A team of international researchers, led by Kelly Chibale at the University of Cape Town in South Africa, have developed a drug they call MMV390048, which is effective against resistant strains of the malaria parasite, works to kill the malarial parasite in any stage of its life cycle, and only requires one dose.
Four kinds of malarial parasites infect humans — Plasmodium falciparum, Plasmodium vivax, Plasmodium ovale, and Plasmodium malariae — and all of their life cycles involve two hosts, a Anopheles mosquito, and a human. Different stages of the life cycle are played out in the mosquito and humans, but all are important for transmission. Ultimately, the Anopheles mosquito picks up the parasite from one infected person and delivers it to another, spreading the infection.
Right now, a combination of drugs — usually including a quinine-type drug — is used to treat the infection, but the parasite is becoming increasingly resistant and some forms of malaria can reactivate after years of being dormant inside the body.
Scientists are set to test the world's first malaria vaccine — which was specifically created to fight the most deadly type of malarial parasite, P. falciparum — in a handful of African countries in 2018.
That sounds like promising news, and it certainly is a big step in eradicating the disease, but the efficacy of the new vaccine depends on proper administration — to be given is in three primary doses, then a booster 18 months later. And even when properly administered, in a clinical trial of 15,459 infants and children, only about 50% fewer children contracted the disease over four years.
So, the vaccine seems to be partially effective and won't prevent infections with all types of the malarial parasite. The world needs a single-dose malaria treatment that will bring relief to the millions of infected people. Maybe MMV390048 can fill that need.
MMV390048, the new drug developed by Chibale and colleagues, has been tested in rodents and monkeys infected with malaria. The researchers saw a decrease in transmission between malaria-infected mice when they were treated with MMV390048 and exposed to Anopheles mosquitoes. Monkeys treated with the drug and then injected with malaria didn't develop the disease.
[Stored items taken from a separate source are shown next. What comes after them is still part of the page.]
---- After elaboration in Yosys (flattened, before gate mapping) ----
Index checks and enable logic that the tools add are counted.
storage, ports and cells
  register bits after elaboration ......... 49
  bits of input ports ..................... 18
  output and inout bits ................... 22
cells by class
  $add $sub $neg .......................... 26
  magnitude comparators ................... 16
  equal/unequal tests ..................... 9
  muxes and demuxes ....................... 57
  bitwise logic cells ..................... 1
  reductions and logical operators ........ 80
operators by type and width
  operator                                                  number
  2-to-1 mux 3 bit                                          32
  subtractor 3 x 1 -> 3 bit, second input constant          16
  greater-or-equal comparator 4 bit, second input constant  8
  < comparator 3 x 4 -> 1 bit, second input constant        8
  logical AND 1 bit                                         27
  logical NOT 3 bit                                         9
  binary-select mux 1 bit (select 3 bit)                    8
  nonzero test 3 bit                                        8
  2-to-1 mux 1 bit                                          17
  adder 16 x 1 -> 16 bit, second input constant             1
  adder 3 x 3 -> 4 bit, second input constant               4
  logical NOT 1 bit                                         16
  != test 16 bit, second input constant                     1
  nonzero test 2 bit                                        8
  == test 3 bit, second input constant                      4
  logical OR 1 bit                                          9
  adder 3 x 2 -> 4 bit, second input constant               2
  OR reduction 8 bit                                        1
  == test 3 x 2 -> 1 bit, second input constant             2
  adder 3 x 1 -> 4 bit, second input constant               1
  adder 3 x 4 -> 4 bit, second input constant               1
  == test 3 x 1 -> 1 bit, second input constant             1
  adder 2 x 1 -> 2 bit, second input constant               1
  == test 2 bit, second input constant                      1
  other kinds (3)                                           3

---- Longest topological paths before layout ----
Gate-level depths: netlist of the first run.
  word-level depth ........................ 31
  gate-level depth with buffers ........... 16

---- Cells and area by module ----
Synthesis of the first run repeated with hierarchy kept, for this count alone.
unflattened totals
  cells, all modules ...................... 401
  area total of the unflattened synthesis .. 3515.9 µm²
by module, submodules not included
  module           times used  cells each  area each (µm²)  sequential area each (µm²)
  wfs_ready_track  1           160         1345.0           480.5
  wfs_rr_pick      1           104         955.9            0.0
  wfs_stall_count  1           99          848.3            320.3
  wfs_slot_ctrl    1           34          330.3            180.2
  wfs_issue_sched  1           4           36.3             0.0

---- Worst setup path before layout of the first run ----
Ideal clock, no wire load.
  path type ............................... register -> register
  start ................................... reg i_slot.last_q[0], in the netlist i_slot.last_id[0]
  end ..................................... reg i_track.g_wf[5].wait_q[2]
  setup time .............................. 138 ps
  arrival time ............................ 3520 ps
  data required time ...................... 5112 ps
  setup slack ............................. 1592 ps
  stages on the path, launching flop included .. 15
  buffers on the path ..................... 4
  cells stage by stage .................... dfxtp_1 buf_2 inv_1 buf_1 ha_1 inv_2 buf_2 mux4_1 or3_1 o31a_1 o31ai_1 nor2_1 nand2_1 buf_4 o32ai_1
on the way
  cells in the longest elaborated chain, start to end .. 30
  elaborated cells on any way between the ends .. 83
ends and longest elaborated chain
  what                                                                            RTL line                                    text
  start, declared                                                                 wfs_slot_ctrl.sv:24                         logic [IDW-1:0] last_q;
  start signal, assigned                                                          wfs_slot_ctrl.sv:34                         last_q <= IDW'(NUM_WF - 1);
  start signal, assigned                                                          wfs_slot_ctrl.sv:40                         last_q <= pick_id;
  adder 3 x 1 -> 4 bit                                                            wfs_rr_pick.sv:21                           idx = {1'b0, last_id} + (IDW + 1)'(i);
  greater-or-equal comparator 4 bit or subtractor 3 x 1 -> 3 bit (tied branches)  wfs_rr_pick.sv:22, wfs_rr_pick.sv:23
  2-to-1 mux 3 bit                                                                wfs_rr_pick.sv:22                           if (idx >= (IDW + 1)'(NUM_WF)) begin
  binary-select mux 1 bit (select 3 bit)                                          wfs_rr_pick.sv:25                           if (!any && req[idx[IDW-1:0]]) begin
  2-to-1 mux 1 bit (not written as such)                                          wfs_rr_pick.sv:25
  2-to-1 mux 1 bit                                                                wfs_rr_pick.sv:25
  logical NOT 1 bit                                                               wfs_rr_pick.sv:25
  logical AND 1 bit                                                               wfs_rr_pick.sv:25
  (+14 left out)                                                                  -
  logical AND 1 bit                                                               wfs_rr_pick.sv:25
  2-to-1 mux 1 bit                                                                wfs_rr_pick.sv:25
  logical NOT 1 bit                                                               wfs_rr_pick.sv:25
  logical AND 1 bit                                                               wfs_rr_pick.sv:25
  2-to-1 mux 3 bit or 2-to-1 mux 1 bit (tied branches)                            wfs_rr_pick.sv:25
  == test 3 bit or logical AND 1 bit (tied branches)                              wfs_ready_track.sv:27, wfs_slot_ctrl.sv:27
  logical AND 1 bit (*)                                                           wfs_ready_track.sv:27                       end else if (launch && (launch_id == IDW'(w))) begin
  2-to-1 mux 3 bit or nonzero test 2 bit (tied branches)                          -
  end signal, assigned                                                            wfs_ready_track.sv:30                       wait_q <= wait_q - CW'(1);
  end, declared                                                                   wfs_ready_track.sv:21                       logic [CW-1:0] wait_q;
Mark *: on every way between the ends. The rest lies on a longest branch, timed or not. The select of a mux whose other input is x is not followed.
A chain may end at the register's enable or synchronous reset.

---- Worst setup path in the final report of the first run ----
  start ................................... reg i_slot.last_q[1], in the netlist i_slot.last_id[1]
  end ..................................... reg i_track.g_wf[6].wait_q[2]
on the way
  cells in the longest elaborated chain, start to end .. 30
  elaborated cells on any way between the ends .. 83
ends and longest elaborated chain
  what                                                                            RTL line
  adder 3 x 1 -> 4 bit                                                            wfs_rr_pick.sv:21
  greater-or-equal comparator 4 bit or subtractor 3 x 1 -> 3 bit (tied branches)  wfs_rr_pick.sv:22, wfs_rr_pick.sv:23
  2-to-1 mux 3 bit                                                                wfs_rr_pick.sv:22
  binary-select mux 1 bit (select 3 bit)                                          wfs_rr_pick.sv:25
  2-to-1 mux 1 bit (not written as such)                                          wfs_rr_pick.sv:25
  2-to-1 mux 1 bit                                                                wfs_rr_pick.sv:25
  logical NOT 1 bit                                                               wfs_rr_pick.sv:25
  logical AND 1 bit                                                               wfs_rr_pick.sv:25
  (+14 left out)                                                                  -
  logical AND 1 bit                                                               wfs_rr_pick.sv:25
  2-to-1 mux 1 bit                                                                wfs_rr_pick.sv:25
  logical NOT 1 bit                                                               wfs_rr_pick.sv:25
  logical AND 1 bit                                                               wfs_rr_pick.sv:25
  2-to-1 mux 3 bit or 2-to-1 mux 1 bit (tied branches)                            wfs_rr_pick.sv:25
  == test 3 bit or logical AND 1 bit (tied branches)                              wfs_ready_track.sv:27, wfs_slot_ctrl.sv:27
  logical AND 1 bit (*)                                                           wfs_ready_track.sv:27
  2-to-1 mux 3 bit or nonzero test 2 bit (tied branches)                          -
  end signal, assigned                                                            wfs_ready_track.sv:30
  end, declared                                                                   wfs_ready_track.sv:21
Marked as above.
The drug doesn't just protect against infection but can help kill the parasite in blood, too. MMV390048's target inside malaria cells is a protein kinase. The action of MMV390048 to block this protein killed P. falciparum infection in human red blood cells in lab experiments, but did not completely kill the parasite stage of P. vivax infecting liver cells.
The results were very encouraging, but the drug still needs to be tested in humans, including trying higher doses that might kill all the stages P. vivax.
The ability of MMV390048 to block all life cycle stages of the malaria parasite, offer protection against infection as well as potentially block transmission of the parasite from person to person suggests that this compound could contribute to the eradication of malaria, a disease that claims the lives of several hundred thousand people every year.
That puts a lot of pressure on MMV390048 developed by Chibale and colleagues. A half a million lives a year could depend on it.